The Denver Broncos found the resolve to win, despite a myriad of problems, clinching the AFC-West race, and dealing a possible deathblow to the Chargers post-season hopes, with an ugly (22-10) win in front of a Qualcomm Stadium crowd that had as much Orange in it as it had Powder Blue.
 
Manning, fighting the flu, and then hobbled with a bruised thigh, engineered a conservative run-first offense, and completed just enough passes to his star wide receiver Demariyus Thomas to give the Broncos the win,
 
For Philip Rivers, who built his record setting reputation on big plays down the field, it was a day of struggles.  His battered offensive line went to ‘max protect’ blocking to stop the Broncos pass rush, but it meant one less big play receiver in the pattern, and that coupled with an anemic run game, gave the Chargers few bullets in the gun to fight this fight.
 
The Broncos beat the Chargers for the 7th time in their last 8-outings over the last four years, not much of a rivalry to speak of.  Denver has won 5-of the last 6-years they have played at the Q, and Rivers is now (1-5) vs Manning since the Hall of Fame icon quarterback put on a Broncos helmet.
 
San Diego died under a siege of mistakes.  Brandon Flowers gave up 5-receptions to the bigger receiver Thomas.  Shareece Wright got burned in the 2nd half, and San Diego committed two costly pass interference penalties, a defensive hold, and a bad personal foul on offensive tackle DJ Fluker, that all impacted Denver scoring drives.
 
Mr.

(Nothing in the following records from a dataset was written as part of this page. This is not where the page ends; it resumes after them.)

$ cat config.mk
export PLATFORM = sky130hd
export DESIGN_NAME = qeac_axis_card
export DESIGN_NICKNAME = d
export VERILOG_FILES = /design/src/qeac_pkg.sv /design/src/qeac_axis_card.sv
export SDC_FILE = /design/constraint.sdc
export NUM_CORES = 1
export LEC_CHECK = 0
export ABC_CLOCK_PERIOD_IN_PS = 4950
export BUFFER_PORTS_ARGS = -buffer_cell sky130_fd_sc_hd__buf_2
export CAP_MARGIN = 20
export CORE_MARGIN = 4
export CORE_UTILIZATION = 25
export DETAILED_ROUTE_END_ITERATION = 16
export GPL_ROUTABILITY_DRIVEN = 1
export PLACE_DENSITY = 0.51
export SYNTH_ARGS = -nofsm -noshare
export SYNTH_HDL_FRONTEND = slang
export SYNTH_SLANG_ARGS = --single-unit
$ cat constraint.sdc
create_clock -name i_clk -period 4.95 [get_ports i_clk]
set_input_delay 1.2375 -clock i_clk [delete_from_list [all_inputs] [get_ports i_clk]]
set_output_delay 1.2375 -clock i_clk [all_outputs]
set_load 0.05 [all_outputs]
$ cat src/qeac_pkg.sv
// Constants, field layout and carrier types of the four-axis encoder card.
// Assumes one 50 MHz clock; every user sees this package by wildcard import.
package qeac_pkg;

  ////////////////////////////////////////////////////////////////////////////
  // Sizes and timing
  localparam int AXIS_N = 4;
  localparam int CNT_W = 16;
  localparam int CLK_MHZ = 50;
  localparam int WD_TIME_US = 20000;
  localparam int WD_CYCLES_DEF = WD_TIME_US * CLK_MHZ;

  ////////////////////////////////////////////////////////////////////////////
  // Address layout of the backplane bus
  localparam logic [2:0] AREA_CODE = 3'h7;
  localparam int AREA_HI = 15;
  localparam int AREA_LO = 13;
  localparam int BASE_HI = 12;
  localparam int BASE_LO = 5;
  localparam int AXIS_HI = 4;
  localparam int AXIS_LO = 3;
  localparam int FN_HI = 2;
  localparam int FN_LO = 1;
  localparam int ALIGN_BIT = 0;
  localparam logic [1:0] FN_STATUS = 2'h0;
  localparam logic [1:0] FN_ACTUAL = 2'h1;
  localparam logic [1:0] FN_SET = 2'h2;
  localparam logic [1:0] FN_MEAS = 2'h3;

  ////////////////////////////////////////////////////////////////////////////
  // Status byte fields
  localparam int ST_REF_ACTIVE = 0;
  localparam int ST_REF_REACHED = 1;
  localparam int ST_ARM_MEASURE = 2;
  localparam int ST_RESULT_READY = 3;
  localparam int ST_ENC_FAULT = 4;
  localparam int ST_BREAK_A = 5;
  localparam int ST_BREAK_B = 6;
  localparam int ST_WD_TRIPPED = 7;
  localparam logic [7:0] STATUS_RESET = 8'h00;
  localparam logic [15:0] CNT_RESET = 16'h0000;
  localparam logic [15:0] CNT_ONE = 16'h0001;
  localparam logic [31:0] WD_ONE = 32'h0000_0001;

  ////////////////////////////////////////////////////////////////////////////
  // Types
  typedef enum logic [1:0] {
    MODE_QUAD4 = 2'h0,
    MODE_DOUBLE_A = 2'h1,
    MODE_SINGLE_A = 2'h2,
    MODE_COUNTER = 2'h3
  } qeac_mode_type;

  typedef enum logic [1:0] {
    BUS_IDLE = 2'h0,
    BUS_ACT = 2'h1,
    BUS_HOLD = 2'h3
  } qeac_bus_state_type;

  typedef struct packed {
    logic fault;
    logic brk_b;
    logic brk_a;
    logic zero_mark;
    logic track_b;
    logic track_a;
  } qeac_enc_type;

  typedef struct packed {
    logic [15:0] addr;
    logic [15:0] data;
    logic valid;
    logic rd;
    logic wr;
    logic rst;
  } qeac_bus_type;

endpackage : qeac_pkg

$ cat src/qeac_axis_card.sv
// Four-axis incremental position card: decoders, counters, probe latch,
// read watchdog and the passive backplane bus slave.
// Assumes all pins are asynchronous to i_clk and the bus holds address and
// data stable while its strobes stand.
//
// Behaviour
// - A04..A03 select axis one to four
// - A02..A01 select function; A00 must be zero
// - Card fills 32-byte window above switch base
// - Status byte reports six active-high conditions
// - Status bits zero and two read zero
// - Non-saving watchdog flags bit and LED, clears set values
// - Saving watchdog latches until status write rearms
// - Any actual-value read retriggers the watchdog
// - Measuring-value reads never retrigger the watchdog
// - Probe polarity selectable; active level fires immediately
// - Four counting modes per axis decoder
// - Measuring read resets measuring logic; host does one
// - Status write bit two arms one measurement
// - Trigger freezes all four axes at once
// - Frozen axis returns capture until measuring read
// - Measuring read clears result-ready bit three
// - Rearm needs one measuring read; unread captures kept
// - Early measuring read cancels armed measurement
// - Zero mark clears counter during reference move
// - Counter mode: actual read returns then clears
// - Counter mode: track-b change stops until reset
// - Sixteen-bit up/down counter wrapping without carry
// - Position-mode actual read leaves counter intact
// - Watchdog trip clears all set values
`timescale 1ns/1ps

module qeac_axis_card
  import qeac_pkg::*;
#(
  parameter int WD_CYCLES = WD_CYCLES_DEF
) (
  // Clock, reset, enable
  input wire logic i_clk,
  input wire logic i_sys_rst,
  input wire logic i_clk_en,
  // Backplane bus pins
  input wire logic [15:0] i_bus_addr,
  input wire logic [15:0] i_bus_data,
  input wire logic i_bus_valid,
  input wire logic i_bus_rd,
  input wire logic i_bus_wr,
  input wire logic i_bus_reset,
  output logic [15:0] o_bus_data,
  output logic o_bus_data_oe,
  output logic o_bus_rdy,
  // Switches and straps
  input wire logic [7:0] i_base_addr_switch,
  input wire logic i_wd_mode_strap,
  input wire logic i_probe_polarity_strap,
  input wire logic [AXIS_N-1:0][1:0] i_count_mode,
  // Encoder side
  input wire qeac_enc_type [AXIS_N-1:0] i_axis_enc,
  input wire logic i_probe_trigger_in,
  // Outputs to the machine
  output logic o_health_led,
  output logic [AXIS_N-1:0][15:0] o_set_value
);

  ////////////////////////////////////////////////////////////////////////////
  // Counting step: {enable, up} from old and new track levels
  function automatic logic [1:0] qeac_step(input logic [1:0] mode, input logic a_o,
                                           input logic b_o, input logic a_n,
                                           input logic b_n);
    logic [1:0] res;
    res = 2'h0;
    case (mode)
      MODE_QUAD4: res = {(a_o ^ a_n) | (b_o ^ b_n), a_n ^ b_o};
      MODE_DOUBLE_A: res = {a_o ^ a_n, a_n ^ b_n};
      MODE_SINGLE_A: res = {~a_o & a_n, ~b_n};
      default: res = {~a_o & a_n, 1'b1};
    endcase
    return res;
  endfunction : qeac_step

  ////////////////////////////////////////////////////////////////////////////
  // Input synchronisers
  qeac_bus_type bus_s1_q;
  qeac_bus_type bus_s2_q;
  qeac_enc_type [AXIS_N-1:0] enc_s1_q;
  qeac_enc_type [AXIS_N-1:0] enc_s2_q;
  qeac_enc_type [AXIS_N-1:0] enc_s3_q;
  logic [11:0] cfg_s1_q;
  logic [11:0] cfg_s2_q;
  logic [1:0] probe_s1_q;
  logic [1:0] probe_s2_q;
  logic bus_rst_prev_q;
  // Pipe fill marker: the history stage is only trusted once refilled
  logic [2:0] sync_fill_q;
  wire enc_live = sync_fill_q[2];

  always_ff @(posedge i_clk) begin
    if (i_sys_rst) begin
      bus_s1_q <= '0;
      bus_s2_q <= '0;
      cfg_s1_q <= '0;
      cfg_s2_q <= '0;
      probe_s1_q <= '0;
      probe_s2_q <= '0;
    end else if (i_clk_en) begin
      bus_s1_q <= {i_bus_addr, i_bus_data, i_bus_valid, i_bus_rd, i_bus_wr, i_bus_reset};
      bus_s2_q <= bus_s1_q;
      cfg_s1_q <= {i_base_addr_switch, i_wd_mode_strap, i_probe_polarity_strap, 2'h0};
      cfg_s2_q <= cfg_s1_q;
      probe_s1_q <= {i_probe_trigger_in, 1'b0};
      probe_s2_q <= probe_s1_q;
    end
  end

  always_ff @(posedge i_clk) begin
    if (i_sys_rst) begin
      enc_s1_q <= '0;
      enc_s2_q <= '0;
      enc_s3_q <= '0;
      bus_rst_prev_q <= 1'b0;
      sync_fill_q <= '0;
    end else if (i_clk_en) begin
      sync_fill_q <= {sync_fill_q[1:0], 1'b1};
      enc_s1_q <= i_axis_enc;
      enc_s2_q <= enc_s1_q;
      enc_s3_q <= enc_s2_q;
      bus_rst_prev_q <= bus_s2_q.rst;
    end
  end

  ////////////////////////////////////////////////////////////////////////////
  // Address decode
  wire [7:0] base_sw = cfg_s2_q[11:4];
  wire wd_saving = cfg_s2_q[3];
  wire probe_pol_rise = cfg_s2_q[2];
  wire [1:0] acc_axis = bus_s2_q.addr[AXIS_HI:AXIS_LO];
  wire [1:0] acc_fn = bus_s2_q.addr[FN_HI:FN_LO];
  wire strobe = bus_s2_q.valid & (bus_s2_q.rd | bus_s2_q.wr);
  wire addr_hit = (bus_s2_q.addr[AREA_HI:AREA_LO] == AREA_CODE) &&
                  (bus_s2_q.addr[BASE_HI:BASE_LO] == base_sw) &&
                  !bus_s2_q.addr[ALIGN_BIT];
  wire bus_sel = strobe & addr_hit;

  qeac_bus_state_type bus_state_q;
  qeac_bus_state_type bus_state_d;

  always_comb begin
    bus_state_d = bus_state_q;
    case (bus_state_q)
      BUS_IDLE: begin
        if (bus_sel) begin
          bus_state_d = BUS_ACT;
        end
      end
      BUS_ACT: bus_state_d = BUS_HOLD;
      BUS_HOLD: begin
        if (!strobe) begin
          bus_state_d = BUS_IDLE;
        end
      end
      default: bus_state_d = BUS_IDLE;
    endcase
  end

  always_ff @(posedge i_clk) begin
    if (i_sys_rst) begin
      bus_state_q <= BUS_IDLE;
    end else if (i_clk_en) begin
      bus_state_q <= bus_state_d;
    end
  end

  // One-cycle access strobes; side effects happen only here
  wire acc_go = (bus_state_q == BUS_ACT);
  wire acc_rd = acc_go & bus_s2_q.rd;
  wire acc_wr = acc_go & bus_s2_q.wr & ~bus_s2_q.rd;
  wire [AXIS_N-1:0] axis_hit = acc_go ? (4'h1 << acc_axis) : 4'h0;
  wire rd_status = acc_rd & (acc_fn == FN_STATUS);
  wire rd_actual = acc_rd & (acc_fn == FN_ACTUAL);
  wire rd_meas = acc_rd & (acc_fn == FN_MEAS);
  wire wr_status = acc_wr & (acc_fn == FN_STATUS);
  wire wr_set = acc_wr & (acc_fn == FN_SET);
  wire bus_soft_rst = bus_s2_q.rst & ~bus_rst_prev_q;

  ////////////////////////////////////////////////////////////////////////////
  // Watchdog
  logic [31:0] wd_cnt_q;
  logic wd_armed_q;
  logic wd_trip_q;
  wire wd_expire = wd_armed_q && (wd_cnt_q == WD_ONE) && !rd_actual;
  wire wd_trip_evt = wd_expire & ~wd_trip_q;

  always_ff @(posedge i_clk) begin
    if (i_sys_rst) begin
      wd_cnt_q <= WD_ONE;
      wd_armed_q <= 1'b0;
      wd_trip_q <= 1'b0;
    end else if (i_clk_en) begin
      if (rd_actual) begin
        wd_cnt_q <= 32'(WD_CYCLES);
      end else if (wd_cnt_q != WD_ONE) begin
        wd_cnt_q <= wd_cnt_q - WD_ONE;
      end
      if (wd_saving) begin
        // latched trip, rearmed by a status write
        if (wd_expire) begin
          wd_trip_q <= 1'b1;
          wd_armed_q <= 1'b0;
        end else if (wr_status) begin
          wd_trip_q <= 1'b0;
          wd_armed_q <= 1'b1;
        end
      end else begin
        // flag not latched, clears on next actual read
        wd_armed_q <= 1'b1;
        if (wd_expire) begin
          wd_trip_q <= 1'b1;
        end else if (rd_actual) begin
          wd_trip_q <= 1'b0;
        end
      end
    end
  end

  assign o_health_led = ~wd_trip_q;

  ////////////////////////////////////////////////////////////////////////////
  // Touch probe and measuring control
  logic meas_armed_q;
  logic rearm_ok_q;
  logic [AXIS_N-1:0] frozen_q;
  // level check fires at once if already active
  wire probe_active = probe_pol_rise ? probe_s2_q[1] : ~probe_s2_q[1];
  wire fire = meas_armed_q & probe_active & ~rd_meas;
  wire arm_req = wr_status & bus_s2_q.data[ST_ARM_MEASURE] & rearm_ok_q;

  always_ff @(posedge i_clk) begin
    if (i_sys_rst) begin
      meas_armed_q <= 1'b0;
      rearm_ok_q <= 1'b1;
    end else if (i_clk_en) begin
      if (rd_meas) begin
        // early read cancels; read resets logic
        meas_armed_q <= 1'b0;
        rearm_ok_q <= 1'b1;
      end else if (fire) begin
        meas_armed_q <= 1'b0;
        rearm_ok_q <= 1'b0;
      end else if (arm_req) begin
        meas_armed_q <= 1'b1;
      end
    end
  end

  ////////////////////////////////////////////////////////////////////////////
  // Axis datapath
  logic [AXIS_N-1:0][15:0] cnt_q;
  logic [AXIS_N-1:0][15:0] meas_q;
  logic [AXIS_N-1:0][15:0] set_q;
  logic [AXIS_N-1:0] ref_act_q;
  logic [AXIS_N-1:0] ref_done_q;
  logic [AXIS_N-1:0] stop_q;
  logic [AXIS_N-1:0] cnt_en;
  logic [AXIS_N-1:0] cnt_up;
  logic [AXIS_N-1:0] zero_rise;
  logic [AXIS_N-1:0] is_ctr;
  logic [AXIS_N-1:0][7:0] status_rd;

  for (genvar g = 0; g < AXIS_N; g++) begin : g_axis
    wire [1:0] step = qeac_step(i_count_mode[g], enc_s3_q[g].track_a, enc_s3_q[g].track_b,
                                enc_s2_q[g].track_a, enc_s2_q[g].track_b);
    assign is_ctr[g] = (i_count_mode[g] == MODE_COUNTER);
    // counter mode gated by track-b enable and stop
    // Gated until refilled, so reset zeros never read as pin edges
    assign cnt_en[g] = enc_live & step[1] &
                       (~is_ctr[g] | (enc_s2_q[g].track_b & ~stop_q[g]));
    assign cnt_up[g] = step[0];
    assign zero_rise[g] = enc_live & enc_s2_q[g].zero_mark & ~enc_s3_q[g].zero_mark;
    // status byte layout; bits 0 and 2 read zero
    assign status_rd[g] = {wd_trip_q, enc_s2_q[g].brk_b, enc_s2_q[g].brk_a,
                           enc_s2_q[g].fault, frozen_q[g], 1'b0, ref_done_q[g], 1'b0};
  end

  always_ff @(posedge i_clk) begin
    if (i_sys_rst) begin
      cnt_q <= '0;
      meas_q <= '0;
      set_q <= '0;
      ref_act_q <= '0;
      ref_done_q <= '0;
      stop_q <= '0;
      frozen_q <= '0;
    end else if (i_clk_en) begin
      for (int i = 0; i < AXIS_N; i++) begin
        if (cnt_en[i]) begin
          cnt_q[i] <= cnt_up[i] ? cnt_q[i] + CNT_ONE : cnt_q[i] - CNT_ONE;
        end
        if (bus_soft_rst) begin
          cnt_q[i] <= CNT_RESET;
        end else if (zero_rise[i] && (ref_act_q[i] || is_ctr[i])) begin
          // zero mark clears through reset path
          cnt_q[i] <= CNT_RESET;
        end else if (rd_actual && axis_hit[i] && is_ctr[i] && !frozen_q[i]) begin
          // read then clear, a same-cycle pulse kept
          cnt_q[i] <= cnt_en[i] ? CNT_ONE : CNT_RESET;
        end
        // track-b change stops; restored level plus reset resumes
        if (enc_live && is_ctr[i] && (enc_s2_q[i].track_b != enc_s3_q[i].track_b)) begin
          stop_q[i] <= 1'b1;
        end else if ((bus_soft_rst || zero_rise[i]) && enc_s2_q[i].track_b) begin
          stop_q[i] <= 1'b0;
        end
        // Reference move: bit 0 write starts, zero mark completes
        if (zero_rise[i] && ref_act_q[i]) begin
          ref_act_q[i] <= 1'b0;
          ref_done_q[i] <= 1'b1;
        end else if (wr_status && axis_hit[i] && bus_s2_q.data[ST_REF_ACTIVE]) begin
          ref_act_q[i] <= 1'b1;
          ref_done_q[i] <= 1'b0;
        end
        if (fire && !frozen_q[i]) begin
          meas_q[i] <= cnt_q[i];
          frozen_q[i] <= 1'b1;
        end else if (rd_meas && axis_hit[i]) begin
          // measuring read clears ready and releases
          frozen_q[i] <= 1'b0;
        end
        if (wd_trip_evt) begin
          set_q[i] <= CNT_RESET;
        end else if (wr_set && axis_hit[i]) begin
          set_q[i] <= bus_s2_q.data;
        end
      end
    end
  end

  assign o_set_value = set_q;

  ////////////////////////////////////////////////////////////////////////////
  // Read data
  // frozen axis returns capture; actual read keeps it frozen
  wire [15:0] actual_rd = frozen_q[acc_axis] ? meas_q[acc_axis] : cnt_q[acc_axis];
  wire [15:0] rd_word = rd_status ? {8'h00, status_rd[acc_axis]} :
                        rd_actual ? actual_rd :
                        rd_meas ? meas_q[acc_axis] : CNT_RESET;
  logic [15:0] rdata_q;
  logic rd_drive_q;

  // measuring reads touch no watchdog state
  always_ff @(posedge i_clk) begin
    if (i_sys_rst) begin
      rdata_q <= CNT_RESET;
      rd_drive_q <= 1'b0;
    end else if (i_clk_en) begin
      if (acc_rd) begin
        rdata_q <= rd_word;
        rd_drive_q <= 1'b1;
      end else if (bus_state_d == BUS_IDLE) begin
        rd_drive_q <= 1'b0;
      end
    end
  end

  // Data lines driven only in the hold phase of a read
  assign o_bus_data = rdata_q;
  assign o_bus_data_oe = rd_drive_q & (bus_state_q == BUS_HOLD);
  assign o_bus_rdy = (bus_state_q == BUS_HOLD);

endmodule : qeac_axis_card

[After elaboration in Yosys (flattened, before gate mapping)]
Index checks and enable logic that the tools add are counted.
Word-level totals
  flip-flop bits (word level): 421
  input bits: 82
  output and inout port bits: 83
Cells by class
  $add $sub $neg: 9
  magnitude comparators: 1
  equality and inequality tests: 26
  shift operators: 1
  muxes and demuxes: 102
  bitwise logic cells: 91
  reductions and logical operators: 133
Operators by type and width (number)
  2-to-1 mux 16 bit: 34
  adder 16 x 1 -> 16 bit (second input constant): 4
  binary-select mux 16 bit (select 2 bit): 2
  2-to-1 mux 32 bit: 2
  subtractor 16 x 1 -> 16 bit (second input constant): 4
  AND reduction 2 bit: 30
  logical AND 1 bit: 56
  2-to-1 mux 1 bit: 53
  bitwise AND 1 bit: 41
  nonzero test 2 bit: 19
  == test 32 x 1 -> 1 bit (second input constant): 1
  != test 32 x 1 -> 1 bit (second input constant): 1
  subtractor 32 x 1 -> 32 bit (second input constant): 1
  one-hot mux 2 bit (3 select lines): 5
  NOT 1 bit: 25
  == test 2 bit (second input constant): 11
  binary-select mux 8 bit (select 2 bit): 1
  nonzero test 4 bit: 4
  bitwise XOR 1 bit: 16
  zero test 2 bit: 7
  == test 2 x 1 -> 1 bit (second input constant): 6
  OR 1 bit: 9
  == test 8 bit: 1
  logical OR 1 bit: 8
  12 further kinds: 22

[Depth between registers and ports, before layout]
  depth after elaboration: 9
  gate-level depth with buffers: 13
  mapped depth without buffers: 13

[Worst setup path after synthesis]
No wires, ideal clock.
  kind: input to register
  start point: input port i_count_mode[4] in the netlist's numbering
  end point: register cnt_q[42] in the netlist's numbering
  arrival time: 4.823 ns
  data required time: 4.888 ns
  path slack: 0.064 ns
  stages: 12
  path buffers: 0
  path through: nor2b_1 a21o_1 a21oi_1 o21ai_0 ha_1 nor2b_1 o21ai_0 a21oi_1 o41ai_1 o21ai_0 or4b_2 nand3_1
Between the ends
  cells in the longest elaborated chain, start to end: 7
  elaborated cells on any way between the ends: 20
  those cells by class: 3 x eq/ne; 6 x mux; 4 x bitwise; 7 x reduce/logical
Ends and longest elaborated chain
  start, declared: RTL line qeac_axis_card.sv:56  | input wire logic [AXIS_N-1:0][1:0] i_count_mode,
  == test 2 bit (tied with other cells): RTL line qeac_axis_card.sv:72  | case (mode)
  one-hot mux 2 bit (3 select lines): RTL line qeac_axis_card.sv:72
  2-to-1 mux 16 bit: RTL line qeac_axis_card.sv:296  | cnt_q[i] <= cnt_up[i] ? cnt_q[i] + CNT_ONE : cnt_q[i] - CNT_ONE;
  2-to-1 mux 16 bit: RTL line qeac_axis_card.sv:295  | if (cnt_en[i]) begin
  2-to-1 mux 16 bit: RTL line qeac_axis_card.sv:303  | end else if (rd_actual && axis_hit[i] && is_ctr[i] && !frozen_q[i]) begin
  2-to-1 mux 16 bit: RTL line qeac_axis_card.sv:300  | end else if (zero_rise[i] && (ref_act_q[i] || is_ctr[i])) begin
  2-to-1 mux 16 bit: RTL line qeac_axis_card.sv:298  | if (bus_soft_rst) begin
  end signal, assigned by index: RTL line qeac_axis_card.sv:296
  end signal, assigned by index: RTL line qeac_axis_card.sv:305  | cnt_q[i] <= cnt_en[i] ? CNT_ONE : CNT_RESET;
  end, declared: RTL line qeac_axis_card.sv:257  | logic [AXIS_N-1:0][15:0] cnt_q;
Several ways; a longest one is shown, not always the timed one. The select of a mux whose other input is x is not followed.
A chain may end at the register's enable or synchronous reset.

[Worst setup path in the final report]
  start point: input port i_count_mode[0] in the netlist's numbering
  end point: register cnt_q[9] in the netlist's numbering
The elaborated chain is that of the path after synthesis.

Automatic Nick Novak missed two field goals, and maybe that had something to do with his new holder Matt McBriar, one kick tipped at the line, the other pulled wide.
 
There was no Ryan Mathews to give San Diego tough guy yardage inside.  Keenan Allen got dinged with an ankle, and that meant a limitation on big plays.
 
The disappointing aspect was Manning was less than 100% healthy, left tackle Ryan Clady went out early with a thigh injury, tight end Julius Thomas contributed nothing with an ankle, and the Broncos lost both starting inside linebackers, and San Diego still lost.
 
So they are now on ‘the outside looking in’ at a wildcard spot.  The supposed ton of draft picks they hoped would change things, haven’t overwhelmed us, and Rivers is now looking at missing the playoff for the 4th time in the last 5-years.
 
The stadium is falling down, and for the second weekend in a row, there seemed to be an enormous number of Broncos fans having purchased tickets from Charges fans, just like last weekends invasion of Patriot fans.  Last week, Al Michaels on NBC dropped a few bombs on San Diego for the decay of the stadium, and yesterday Phil Sims opened the CBS broadcast taking a shot at Chargers fans selling their tickets to Broncos fans.  And Coach Mike McCoy implored the fans not to sell their tickets, to sit in their own seats.  Not a good weekend for the perception nationwide of the Chargers nor San Diego.
 
Won’t have to worry about it next week or the week after, this was the final home game, in what is now turning out to be a series of disappointing seasons in San Diego. 
 
They couldn’t beat a crippled and ill Broncos team.  Crippled and ill pretty much sums up the Chargers roster and playoff hopes too.